Challenges for Evaluating AI and Practical Implications
Artificial intelligence (AI) promises to transform clinical decision-making processes as it has the potential to harness the vast amounts of genomic, biomarker, and phenotype data that is being generated across the health system including from health records and delivery systems, to improve the safety and quality of care decisions.
Technological developments are outpacing our ability to predict the effects of AI on the practice of medicine, the care received by patients, and the impact on their life.
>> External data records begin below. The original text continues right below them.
File: src/design/lkv_pkg.sv
// ----------------------------------------------------------------------------
// lkv_pkg
// shared sizes, register map and codes for the lru key/value cache
// ----------------------------------------------------------------------------
`default_nettype none

package lkv_pkg;

    localparam int ENTRIES = 16;
    localparam int IDX_W   = $clog2(ENTRIES);
    localparam int CNT_W   = $clog2(ENTRIES + 1);
    localparam int CAP_W   = 5;
    localparam int EFF_W   = (CNT_W > CAP_W) ? CNT_W : CAP_W;
    localparam int DATA_W  = 32;
    localparam int PDATA_W = 32;
    localparam int PADDR_W = 3;

    localparam logic [CAP_W-1:0] CAP_RESET = CAP_W'(16);

    // register map, word index taken from paddr[2]
    localparam logic REG_CAPACITY = 1'b0;

    // request codes
    localparam logic ACT_GET = 1'b0;
    localparam logic ACT_PUT = 1'b1;

endpackage

`default_nettype wire

File: src/design/lkv_ram.sv
// ----------------------------------------------------------------------------
// lkv_ram
// generic single write port ram with one registered read port
// ----------------------------------------------------------------------------
`default_nettype none

module lkv_ram #(
    parameter int WIDTH = 32,
    parameter int DEPTH = 16
) (
    input  wire logic                     aclk,
    input  wire logic                     we,
    input  wire logic [$clog2(DEPTH)-1:0] waddr,
    input  wire logic [WIDTH-1:0]         wdata,
    input  wire logic [$clog2(DEPTH)-1:0] raddr,
    output logic      [WIDTH-1:0]         rdata
);

    logic [WIDTH-1:0] mem_reg [DEPTH];
    logic [WIDTH-1:0] rdata_reg;

    always_ff @(posedge aclk) begin
        if (we) begin
            mem_reg[waddr] <= wdata;
        end
        rdata_reg <= mem_reg[raddr];
    end

    assign rdata = rdata_reg;

endmodule

`default_nettype wire

File: src/design/lru_key_value_cache.sv
// ----------------------------------------------------------------------------
// lru_key_value_cache
// fully associative key/value store with least recently used replacement
// ----------------------------------------------------------------------------
//  port group   direction  beat content
//  s_*          in         action, lookup_key, store_value
//  m_*          out        hit, read_value (one beat per get, none per put)
//  p*           apb        capacity register at byte address 0
//
//  a put runs the scan, last and update states, a get also the result state, held by any output stall
//  the key memory read port is swept one slot per cycle across all 16 slots
//  one request at a time: s_ready is low from acceptance to completion
//  reset is synchronous: clears valid bits, ranks, count, capacity to 16
//  no clearing pass after reset, the result register parts the m_ side
// ----------------------------------------------------------------------------
`default_nettype none

module lru_key_value_cache (
    input  wire logic                             aclk,
    input  wire logic                             aresetn,

    input  wire logic                             s_valid,
    output logic                                  s_ready,
    input  wire logic                             s_action,
    input  wire logic signed [lkv_pkg::DATA_W-1:0] s_lookup_key,
    input  wire logic signed [lkv_pkg::DATA_W-1:0] s_store_value,

    output logic                                  m_valid,
    input  wire logic                             m_ready,
    output logic                                  m_hit,
    output logic signed [lkv_pkg::DATA_W-1:0]     m_read_value,

    input  wire logic                             psel,
    input  wire logic                             penable,
    input  wire logic                             pwrite,
    input  wire logic [lkv_pkg::PADDR_W-1:0]      paddr,
    input  wire logic [lkv_pkg::PDATA_W-1:0]      pwdata,
    output logic      [lkv_pkg::PDATA_W-1:0]      prdata,
    output logic                                  pready
);

    typedef enum logic [4:0] {
        S_IDLE   = 5'b00001,
        S_SCAN   = 5'b00010,
        S_LAST   = 5'b00100,
        S_UPDATE = 5'b01000,
        S_RESULT = 5'b10000
    } state_t;

    typedef logic [lkv_pkg::IDX_W-1:0]  idx_t;
    typedef logic [lkv_pkg::CNT_W-1:0]  cnt_t;
    typedef logic [lkv_pkg::DATA_W-1:0] word_t;

    state_t state_reg, state_next;

    logic [lkv_pkg::ENTRIES-1:0] valid_reg, valid_next;
    idx_t rank_reg [lkv_pkg::ENTRIES];
    idx_t rank_next [lkv_pkg::ENTRIES];
    cnt_t count_reg, count_next;
    logic [lkv_pkg::CAP_W-1:0] cap_reg;

    idx_t scan_cnt_reg, scan_cnt_next;
    logic cmp_vld_reg, cmp_vld_next;
    idx_t cmp_idx_reg, cmp_idx_next;
    logic found_reg, found_next;
    idx_t found_idx_reg, found_idx_next;
    idx_t hit_rank_reg, hit_rank_next;
    logic free_found_reg, free_found_next;
    idx_t free_idx_reg, free_idx_next;

    logic  act_reg, act_next;
    word_t key_reg, key_next;
    word_t val_reg, val_next;

    logic  m_valid_reg, m_valid_next;
    logic  m_hit_reg, m_hit_next;
    word_t m_read_value_reg, m_read_value_next;

    logic  key_we, val_we;
    idx_t  val_waddr;
    word_t key_rdata, val_rdata;

    logic [lkv_pkg::EFF_W-1:0] cap_ext;
    cnt_t eff_cap, evict_limit;
    logic cfg_wr;

    // key store, swept by the scan counter
    lkv_ram #(
        .WIDTH(lkv_pkg::DATA_W),
        .DEPTH(lkv_pkg::ENTRIES)
    ) u_key_ram (
        .aclk (aclk),
        .we   (key_we),
        .waddr(free_idx_reg),
        .wdata(key_reg),
        .raddr(scan_cnt_reg),
        .rdata(key_rdata)
    );

    // value store, read at the matching slot
    lkv_ram #(
        .WIDTH(lkv_pkg::DATA_W),
        .DEPTH(lkv_pkg::ENTRIES)
    ) u_val_ram (
        .aclk (aclk),
        .we   (val_we),
        .waddr(val_waddr),
        .wdata(val_reg),
        .raddr(found_idx_reg),
        .rdata(val_rdata)
    );

    // effective capacity, clamped to 1..ENTRIES
    always_comb begin
        cap_ext = lkv_pkg::EFF_W'(cap_reg);
        if (cap_reg == '0) begin
            eff_cap = lkv_pkg::CNT_W'(1);
        end else if (cap_ext > lkv_pkg::EFF_W'(lkv_pkg::ENTRIES)) begin
            eff_cap = lkv_pkg::CNT_W'(lkv_pkg::ENTRIES);
        end else begin
            eff_cap = lkv_pkg::CNT_W'(cap_reg);
        end
        evict_limit = eff_cap - lkv_pkg::CNT_W'(1);
    end

    assign cfg_wr = psel && penable && pwrite && pready;
    assign pready = 1'b1;
    assign prdata = (paddr[2] == lkv_pkg::REG_CAPACITY)
                  ? {{(lkv_pkg::PDATA_W-lkv_pkg::CAP_W){1'b0}}, cap_reg}
                  : '0;

    always_comb begin
        state_next        = state_reg;
        valid_next        = valid_reg;
        rank_next         = rank_reg;
        count_next        = count_reg;
        scan_cnt_next     = scan_cnt_reg;
        cmp_vld_next      = 1'b0;
        cmp_idx_next      = scan_cnt_reg;
        found_next        = found_reg;
        found_idx_next    = found_idx_reg;
        hit_rank_next     = hit_rank_reg;
        free_found_next   = free_found_reg;
        free_idx_next     = free_idx_reg;
        act_next          = act_reg;
        key_next          = key_reg;
        val_next          = val_reg;
        m_valid_next      = m_valid_reg && !m_ready;
        m_hit_next        = m_hit_reg;
        m_read_value_next = m_read_value_reg;
        key_we            = 1'b0;
        val_we            = 1'b0;
        val_waddr         = free_idx_reg;

        // compare stage, one slot per cycle behind the key read
        if (cmp_vld_reg) begin
            if (!found_reg && valid_reg[cmp_idx_reg] && key_rdata == key_reg) begin
                found_next     = 1'b1;
                found_idx_next = cmp_idx_reg;
                hit_rank_next  = rank_reg[cmp_idx_reg];
            end
            if (!free_found_reg && (!valid_reg[cmp_idx_reg] ||
                    lkv_pkg::CNT_W'(rank_reg[cmp_idx_reg]) >= evict_limit)) begin
                free_found_next = 1'b1;
                free_idx_next   = cmp_idx_reg;
            end
        end

        case (state_reg)
            S_IDLE: begin
                if (s_valid) begin
                    act_next        = s_action;
                    key_next        = s_lookup_key;
                    val_next        = s_store_value;
                    found_next      = 1'b0;
                    free_found_next = 1'b0;
                    scan_cnt_next   = '0;
                    state_next      = S_SCAN;
                end
            end
            S_SCAN: begin
                cmp_vld_next  = 1'b1;
                scan_cnt_next = scan_cnt_reg + 1'b1;
                if (scan_cnt_reg == lkv_pkg::IDX_W'(lkv_pkg::ENTRIES - 1)) begin
                    state_next = S_LAST;
                end
            end
            S_LAST: begin
                state_next = S_UPDATE;
            end
            S_UPDATE: begin
                if (found_reg) begin
                    // move the hit slot to the front
                    for (int i = 0; i < lkv_pkg::ENTRIES; i++) begin
                        if (valid_reg[i] && rank_reg[i] < hit_rank_reg) begin
                            rank_next[i] = rank_reg[i] + 1'b1;
                        end
                    end
                    rank_next[found_idx_reg] = '0;
                    if (act_reg == lkv_pkg::ACT_PUT) begin
                        val_we    = 1'b1;
                        val_waddr = found_idx_reg;
                    end
                end else if (act_reg == lkv_pkg::ACT_PUT) begin
                    // evict down to capacity-1, age survivors, insert at front
                    for (int i = 0; i < lkv_pkg::ENTRIES; i++) begin
                        if (valid_reg[i]) begin
                            if (lkv_pkg::CNT_W'(rank_reg[i]) >= evict_limit) begin
                                valid_next[i] = 1'b0;
                                rank_next[i]  = '0;
                            end else begin
                                rank_next[i] = rank_reg[i] + 1'b1;
                            end
                        end
                    end
                    valid_next[free_idx_reg] = 1'b1;
                    rank_next[free_idx_reg]  = '0;
                    key_we = 1'b1;
                    val_we = 1'b1;
                    count_next = ((count_reg >= eff_cap) ? evict_limit : count_reg)
                               + lkv_pkg::CNT_W'(1);
                end
                state_next = (act_reg == lkv_pkg::ACT_PUT) ? S_IDLE : S_RESULT;
            end
            S_RESULT: begin
                if (!m_valid_reg || m_ready) begin
                    m_valid_next      = 1'b1;
                    m_hit_next        = found_reg;
                    m_read_value_next = found_reg ? val_rdata : '1;
                    state_next        = S_IDLE;
                end
            end
            default: begin
                state_next = S_IDLE;
            end
        endcase
    end

    always_ff @(posedge aclk) begin
        if (!aresetn) begin
            state_reg      <= S_IDLE;
            valid_reg      <= '0;
            for (int i = 0; i < lkv_pkg::ENTRIES; i++) begin
                rank_reg[i] <= '0;
            end
            count_reg      <= '0;
            cap_reg        <= lkv_pkg::CAP_RESET;
            cmp_vld_reg    <= 1'b0;
            found_reg      <= 1'b0;
            free_found_reg <= 1'b0;
            m_valid_reg    <= 1'b0;
        end else begin
            state_reg      <= state_next;
            valid_reg      <= valid_next;
            rank_reg       <= rank_next;
            count_reg      <= count_next;
            cmp_vld_reg    <= cmp_vld_next;
            found_reg      <= found_next;
            free_found_reg <= free_found_next;
            m_valid_reg    <= m_valid_next;
            if (cfg_wr && paddr[2] == lkv_pkg::REG_CAPACITY) begin
                cap_reg <= pwdata[lkv_pkg::CAP_W-1:0];
            end
        end
    end

    always_ff @(posedge aclk) begin
        scan_cnt_reg     <= scan_cnt_next;
        cmp_idx_reg      <= cmp_idx_next;
        found_idx_reg    <= found_idx_next;
        hit_rank_reg     <= hit_rank_next;
        free_idx_reg     <= free_idx_next;
        act_reg          <= act_next;
        key_reg          <= key_next;
        val_reg          <= val_next;
        m_hit_reg        <= m_hit_next;
        m_read_value_reg <= m_read_value_next;
    end

    assign s_ready      = (state_reg == S_IDLE);
    assign m_valid      = m_valid_reg;
    assign m_hit        = m_hit_reg;
    assign m_read_value = m_read_value_reg;

    a_count_matches_valid: assert property (@(posedge aclk) disable iff (!aresetn)
        $countones(valid_reg) == 32'(count_reg))
        else $error("occupancy count disagrees with valid bits");

    a_count_bounded: assert property (@(posedge aclk) disable iff (!aresetn)
        count_reg <= lkv_pkg::CNT_W'(lkv_pkg::ENTRIES))
        else $error("occupancy count above slot count");

    a_busy_after_accept: assert property (@(posedge aclk) disable iff (!aresetn)
        (s_valid && s_ready) |=> !s_ready)
        else $error("request accepted while scan in progress");

    a_miss_value: assert property (@(posedge aclk) disable iff (!aresetn)
        (m_valid_reg && !m_hit_reg) |-> (m_read_value_reg == '1))
        else $error("miss beat without all-ones value");

    a_insert_has_slot: assert property (@(posedge aclk) disable iff (!aresetn)
        (state_reg == S_UPDATE && act_reg == lkv_pkg::ACT_PUT && !found_reg)
        |-> free_found_reg)
        else $error("insert without a free slot");

endmodule

`default_nettype wire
In the immediate future, we can expect AI to support clinical decisions with humans in the decision loop.
A recent paper by Associate Professor Magrabi along with other members from the International Medical Informatics Association (IMIA) Working Group on Technology Assessment & Quality Development in Health Informatics and the European Federation for Medical Informatics (EFMI) Working Group for Assessment of Health Information Systems share their insights on the application of Artificial Intelligence in Clinical Decision Support.
This paper draws attention to:
- key considerations for evaluating artificial intelligence (AI) enabled clinical decision support;
- challenges and practical implications of AI design, development, selection, use, and ongoing surveillance.
A narrative review of existing research and evaluation approaches along with expert perspectives drawn from the IMIA Working Group on Technology Assessment and Quality Development in Health Informatics and the EFMI Working Group for Assessment of Health Information Systems.
There is a rich history and tradition of evaluating AI in healthcare. While evaluators can learn from past efforts, and build on best practice evaluation frameworks and methodologies, questions remain about how to evaluate the safety and effectiveness of AI that dynamically harness vast amounts of genomic, biomarker, phenotype, electronic record, and care delivery data from across health systems. This paper first provides a historical perspective about the evaluation of AI in healthcare. It then examines key challenges of evaluating AI-enabled clinical decision support during design, development, selection, use, and ongoing surveillance. Practical aspects of evaluating AI in healthcare, including approaches to evaluation and indicators to monitor AI are also discussed.
Commitment to rigorous initial and ongoing evaluation will be critical to ensuring the safe and effective integration of AI in complex sociotechnical settings. Specific enhancements that are required for the new generation of AI-enabled clinical decision support will emerge through practical application.
Associate Professor Farah Magrabi leads the Safety and Quality of Digital Health Systems Research Stream of the CRE in Digital Health. She is Co-chair of the IMIA Working Group on Technology Assessment & Quality Development in Health Informatics; and Co-chair of the Australian Alliance for Artificial Intelligence in Health (AAAiH)’s working group on Safety, Quality and Ethics.